Session: Robust optimization for sequential decision-making
Chair: Julien Grand-Clément
Cluster: Optimization Under Uncertainty and Data-driven Optimization
Talk 1: Statistical Learning of Distributionally Robust Stochastic Control in Continuous State Spaces
Speaker: Shengbo Wang
Abstract: We explore the control of stochastic systems with potentially continuous state and action spaces, characterized by the state dynamics $X_{t+1} = f(X_t, A_t, W_t)$. Here, $X$, $A$, and $W$ represent the state, action, and exogenous random noise processes, respectively, with $f$ denoting a known function that describes state transitions. Traditionally, the noise process $\set{W_t, t \geq 0}$ is assumed to be independent and identically distributed, with a distribution that is either fully known or can be consistently estimated. However, the occurrence of distributional shifts, typical in engineering settings, necessitates the consideration of the robustness of the policy. This paper introduces a distributionally robust stochastic control paradigm that accommodates possibly adaptive adversarial perturbation to the noise distribution within a prescribed ambiguity set. We examine two adversary models: current-action-aware and current-action-unaware, leading to different dynamic programming equations. Furthermore, we characterize the optimal finite sample minimax rates for achieving uniform learning of the robust value function across continuum states under both adversary types, considering ambiguity sets defined by $f_k$-divergence and Wasserstein distance. Finally, we demonstrate the applicability of our framework across various real-world settings.
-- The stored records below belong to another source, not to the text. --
From an optimization exercise on the open Yosys and OpenROAD flow, aimed at small area, a short achievable clock period and few clock cycles per item; shortcuts taken in it are not production practice. RTL that was checked went through simulation tests only; none was proved equivalent to the original. Power and IR drop assume default switching activity.

== before ==
==> flow/design.v (excerpt) <==
module modbus_engine #(
    parameter N_COIL    = 64,
    parameter N_DI      = 32,
    parameter N_HR      = 32,
    parameter N_IR      = 16,
    parameter BASE_COIL = 16'h0010,
    parameter BASE_DI   = 16'h0200,
    parameter BASE_HR   = 16'h0100,
    parameter BASE_IR   = 16'h0300,
    parameter EXC_ADDR  = 8'h02
) (
    input  wire               clk,
    input  wire               rst,
    input  wire               rx_valid,
    input  wire [7:0]         rx_data,
    output wire               rx_ready,
    output wire               tx_valid,
    output wire [7:0]         tx_data,
    output wire               tx_last,
    input  wire               tx_ready,
    input  wire [N_DI-1:0]    di_in,
    input  wire [16*N_IR-1:0] ir_in
);
Size: ~310 I/O pins, ~0.046 mm^2 of cells after synthesis.
Settings: LEC_CHECK=0, CAP_MARGIN=60, CORE_MARGIN=2, CORE_UTILIZATION=50, CTS_CLUSTER_DIAMETER=70, CTS_CLUSTER_SIZE=30, PLACE_DENSITY=0.6, SLEW_MARGIN=60; clock period 12.0 ns.
standard.sh (not shown) runs the stock make flow with config.mk's settings and CLKGATE_MAP_FILE= SYNTH_SCRIPT=/design/flow/synth_recipe.tcl, a recipe that flattens the netlist after the stock synthesis.
==> flow/flow/run.sh <==
#!/bin/bash
# The standard layout; only the port buffer cell is chosen here (buf_2
# instead of the buffer ORFS picks by default). Every tool's output goes to
# standard.log in this folder.
export BUFFER_PORTS_ARGS="-buffer_cell sky130_fd_sc_hd__buf_2"
bash standard.sh > standard.log 2>&1
The inputs of after differ from those of before as listed below.
-- flow/design.v --
<<< before, line 23
);
    integer i, b;
    function le16;
        input [15:0] x, y;
        integer k;
        reg lt, eq;
        begin
            lt = 1'b0;
            eq = 1'b1;
            for (k = 15; k >= 0; k = k - 1) begin
                lt = lt | (eq & ~x[k] & y[k]);
                eq = eq & ~(x[k] ^ y[k]);
            end
            le16 = lt | eq;
        end
    endfunction
    reg         rdy_q;       
    reg         fld_q;       
>>> after, line 23
);
    integer i, b;
    reg         rdy_q;       
    reg         fld_q;       
<<< before, line 87
    reg  [7:0]  bb_q;        
    reg         v0, v1, l0, l1;
    reg         e0;          
    reg  [7:0]  d0, d1;
    wire [7:0]  fc  = f7;
>>> after, line 73
    reg  [7:0]  bb_q;        
    reg         v0, v1, l0, l1;
    reg  [7:0]  d0, d1;
    wire [7:0]  fc  = f7;
<<< before, line 112
        ai_q  <= A[15:4] == 12'h030;
        wah_q <= WA[15:5] == 11'h008;
        wqr_q <= (WQ[15:6] == 10'd0) && le16({10'd0, WQ[5:0]}, {10'd0, lw_q});
        wq0_q <= WQ == 16'd0;
        wqb_q <= WQ > 16'd121;
>>> after, line 97
        ai_q  <= A[15:4] == 12'h030;
        wah_q <= WA[15:5] == 11'h008;
        wqr_q <= (WQ[15:6] == 10'd0) && (WQ[5:0] <= lw_q);
        wq0_q <= WQ == 16'd0;
        wqb_q <= WQ > 16'd121;
<<< before, line 124
        if (fire && pos == 5'd11) begin
            q0_r   <= Qn == 16'd0;
            qa_r   <= !le16(Qn, 16'd2000);
            qb_r   <= !le16(Qn, 16'd125);
            qc_r   <= !le16(Qn, 16'd1984);
            qd_r   <= !le16(Qn, 16'd123);
            qff_r  <= Qn == 16'hFF00;
            rgc_r  <= (Qn[15:7] == 9'd0)  && le16({9'd0, Qn[6:0]}, {9'd0, lc_q});
            rg32_r <= (Qn[15:6] == 10'd0) && le16({10'd0, Qn[5:0]}, {10'd0, l32_q});
            rgi_r  <= (Qn[15:5] == 11'd0) && le16({11'd0, Qn[4:0]}, {11'd0, li_q});
        end
    wire q0       = q0_r;
    wire [5:0] wr_end = {1'b0, WA[4:0]} + WQ[5:0];        
    wire rem_lt12 = (rem[15:8] == 8'd0) && !le16({8'd0, f12}, {8'd0, rem[7:0]});
    wire rem_lt16 = (rem[15:8] == 8'd0) && !le16({8'd0, f16}, {8'd0, rem[7:0]});
    wire rng_coil = ac_q && rgc_r;
    wire rng_di   = ad_q && rg32_r;
>>> after, line 109
        if (fire && pos == 5'd11) begin
            q0_r   <= Qn == 16'd0;
            qa_r   <= Qn > 16'd2000;
            qb_r   <= Qn > 16'd125;
            qc_r   <= Qn > 16'd1984;
            qd_r   <= Qn > 16'd123;
            qff_r  <= Qn == 16'hFF00;
            rgc_r  <= (Qn[15:7] == 9'd0)  && (Qn[6:0] <= lc_q);
            rg32_r <= (Qn[15:6] == 10'd0) && (Qn[5:0] <= l32_q);
            rgi_r  <= (Qn[15:5] == 11'd0) && (Qn[4:0] <= li_q);
        end
    wire q0       = q0_r;
    wire [5:0] wr_end = {1'b0, WA[4:0]} + WQ[5:0];        
    wire rem_lt12 = (rem[15:8] == 8'd0) && (rem[7:0] < f12);
    wire rem_lt16 = (rem[15:8] == 8'd0) && (rem[7:0] < f16);
    wire rng_coil = ac_q && rgc_r;
    wire rng_di   = ad_q && rg32_r;
<<< before, line 204
    wire       tact_n   = tx_start | (tx_act & !(gen_adv && t_last));
    wire [6:0] pz0      = {2'b00, pos};
    wire       o_le_p   = le16({9'd0, o}, {9'd0, pz0});
    wire       o_eq_p1  = o == pz0 + 7'd1;
    wire       ole0     = tx_start || (gen_adv ? !le16({9'd0, pz0}, {9'd0, o}) : o_le_p);
    wire       ole1     = tx_start || (last_r ? (!gen_adv && o == 7'd0) :
                                       gen_adv ? o_le_p : (o_le_p || o_eq_p1));
>>> after, line 189
    wire       tact_n   = tx_start | (tx_act & !(gen_adv && t_last));
    wire [6:0] pz0      = {2'b00, pos};
    wire       o_le_p   = o <= pz0;
    wire       o_eq_p1  = o == pz0 + 7'd1;
    wire       ole0     = tx_start || (gen_adv ? (o < pz0) : o_le_p);
    wire       ole1     = tx_start || (last_r ? (!gen_adv && o == 7'd0) :
                                       gen_adv ? o_le_p : (o_le_p || o_eq_p1));
<<< before, line 399
        endcase
    end
    wire pop = !e0 && tx_ready;
    always @(posedge clk) begin
        rw_q <= (tx_pin && !rmw_q) ? ir_in[16*ra[3:0] +: 16] : hr_rd;
>>> after, line 384
        endcase
    end
    wire pop = v0 && tx_ready;
    always @(posedge clk) begin
        rw_q <= (tx_pin && !rmw_q) ? ir_in[16*ra[3:0] +: 16] : hr_rd;
<<< before, line 459
                l0 <= t_last;
            end
        end else if (e0) begin
            d0 <= tbyte;
            l0 <= t_last;
        end
        if (gen_adv && !e0 && !pop) begin
            d1 <= tbyte;
            l1 <= t_last;
>>> after, line 444
                l0 <= t_last;
            end
        end else if (!v0) begin
            d0 <= tbyte;
            l0 <= t_last;
        end
        if (gen_adv && v0 && !pop) begin
            d1 <= tbyte;
            l1 <= t_last;
<<< before, line 470
            tx_act <= 1'b0;
            v0     <= 1'b0;
            e0     <= 1'b1;
            v1     <= 1'b0;
        end else begin
>>> after, line 455
            tx_act <= 1'b0;
            v0     <= 1'b0;
            v1     <= 1'b0;
        end else begin
<<< before, line 477
            else if (gen_adv && t_last)
                tx_act <= 1'b0;
            if (pop) begin
                v0 <= v1 || gen_adv;
                e0 <= !(v1 || gen_adv);
            end else if (e0) begin
                v0 <= gen_adv;
                e0 <= !gen_adv;
            end
            if (pop)
                v1 <= 1'b0;
            else if (gen_adv && !e0)
                v1 <= 1'b1;
        end
>>> after, line 461
            else if (gen_adv && t_last)
                tx_act <= 1'b0;
            if (pop)
                v0 <= v1 || gen_adv;
            else if (!v0)
                v0 <= gen_adv;
            if (pop)
                v1 <= 1'b0;
            else if (gen_adv && v0)
                v1 <= 1'b1;
        end
- Going from before to after, die area stayed essentially flat, setup slack climbed 0.15 ns, net switching fraction of the power higher.
- Per the comparison of after with before, number of cells on the critical path climbed 1; setup TNS after final layout barely changed.
Testbench counts of after, summed over its fixed seeds: cycles 64,209, items 3,200.
No functional check of the RTL was part of before.

[re-timing with driven ports]
No port has a modelled driver above. Below, the same layouts with a new extraction and two added sets of constraints. Step 1, drivers: a clkbuf_16 drives clk and a buf_2 each remaining input, both assumed. Step 2 times the ports against the registers' clock, not the clock port: input delays grow and output delays shrink by t, the midpoint of the rising clock arrivals with the driver on. a / b / c = ideal ports / drivers / drivers and shift; a / b = the first two.
run | t (ns) | setup WS [ns] | slew at the worst register clock pin (ns) | worst slew at a driven data input, ns
before | 0.751 | 8.168 / 8.210 / 7.459 | 0.11 / 0.11 | 0.17
after | 0.738 | 8.319 / 8.312 / 7.622 | 0.11 / 0.11 | 0.19
After both steps every run listed still meets setup and hold. For before, which loses most, drivers alone change the setup slack by +0.042 ns; drivers and shift together by -0.709 ns.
Talk 2: Robust Regret Minimization in Bayesian Offline Bandits
Speaker: Marek Petrik
Abstract: We study how to make decisions that minimize Bayesian regret in offline linear bandits. Prior work suggests that one must take actions with maximum lower confidence bound (LCB) on their reward. We argue that the reliance on LCB is inherently flawed in this setting and propose a new algorithm that directly minimizes upper bounds on the Bayesian regret using efficient conic optimization solvers. Our bounds build heavily on new connections to monetary risk measures. Proving a matching lower bound, we show that our upper bounds are tight, and by minimizing them we are guaranteed to outperform the LCB approach. Our numerical results on synthetic domains confirm that our approach is superior to LCB.
Talk 3: On the interplay between average and discounted optimality in robust Markov decision processes
Speaker: Julien Grand-Clément
Abstract: We introduce the Blackwell discount factor for Markov Decision Processes (MDPs). Classical objectives for MDPs include discounted, average, and Blackwell optimality. Many existing approaches to computing average-optimal policies solve for discount-optimal policies with a discount factor close to 1, but they only work under strong or hard-to-verify assumptions on the MDP structure such as unichain or ergodicity. We are the first to highlight the shortcomings of the classical definition of Blackwell optimality, which does not lead to simple algorithms for computing Blackwell-optimal policies and overlooks the pathological behaviors of optimal policies as regards the discount factors. To resolve this issue, in this paper, we show that when the discount factor is larger than the Blackwell discount factor, all discount-optimal policies become Blackwell-and average-optimal, and we derive a general upper bound on the Blackwell discount factor. Our upper bound on the Blackwell discount factor, parametrized by the bit-size of the rewards and transition probabilities of the MDP instance, provides the first reduction from average and Blackwell optimality to discounted optimality, without any assumptions, along with new polynomial-time algorithms. Our work brings new ideas from polynomials and algebraic numbers to the analysis of MDPs. Our results also apply to robust MDPs, enabling the first algorithms to compute robust Blackwell-optimal policies.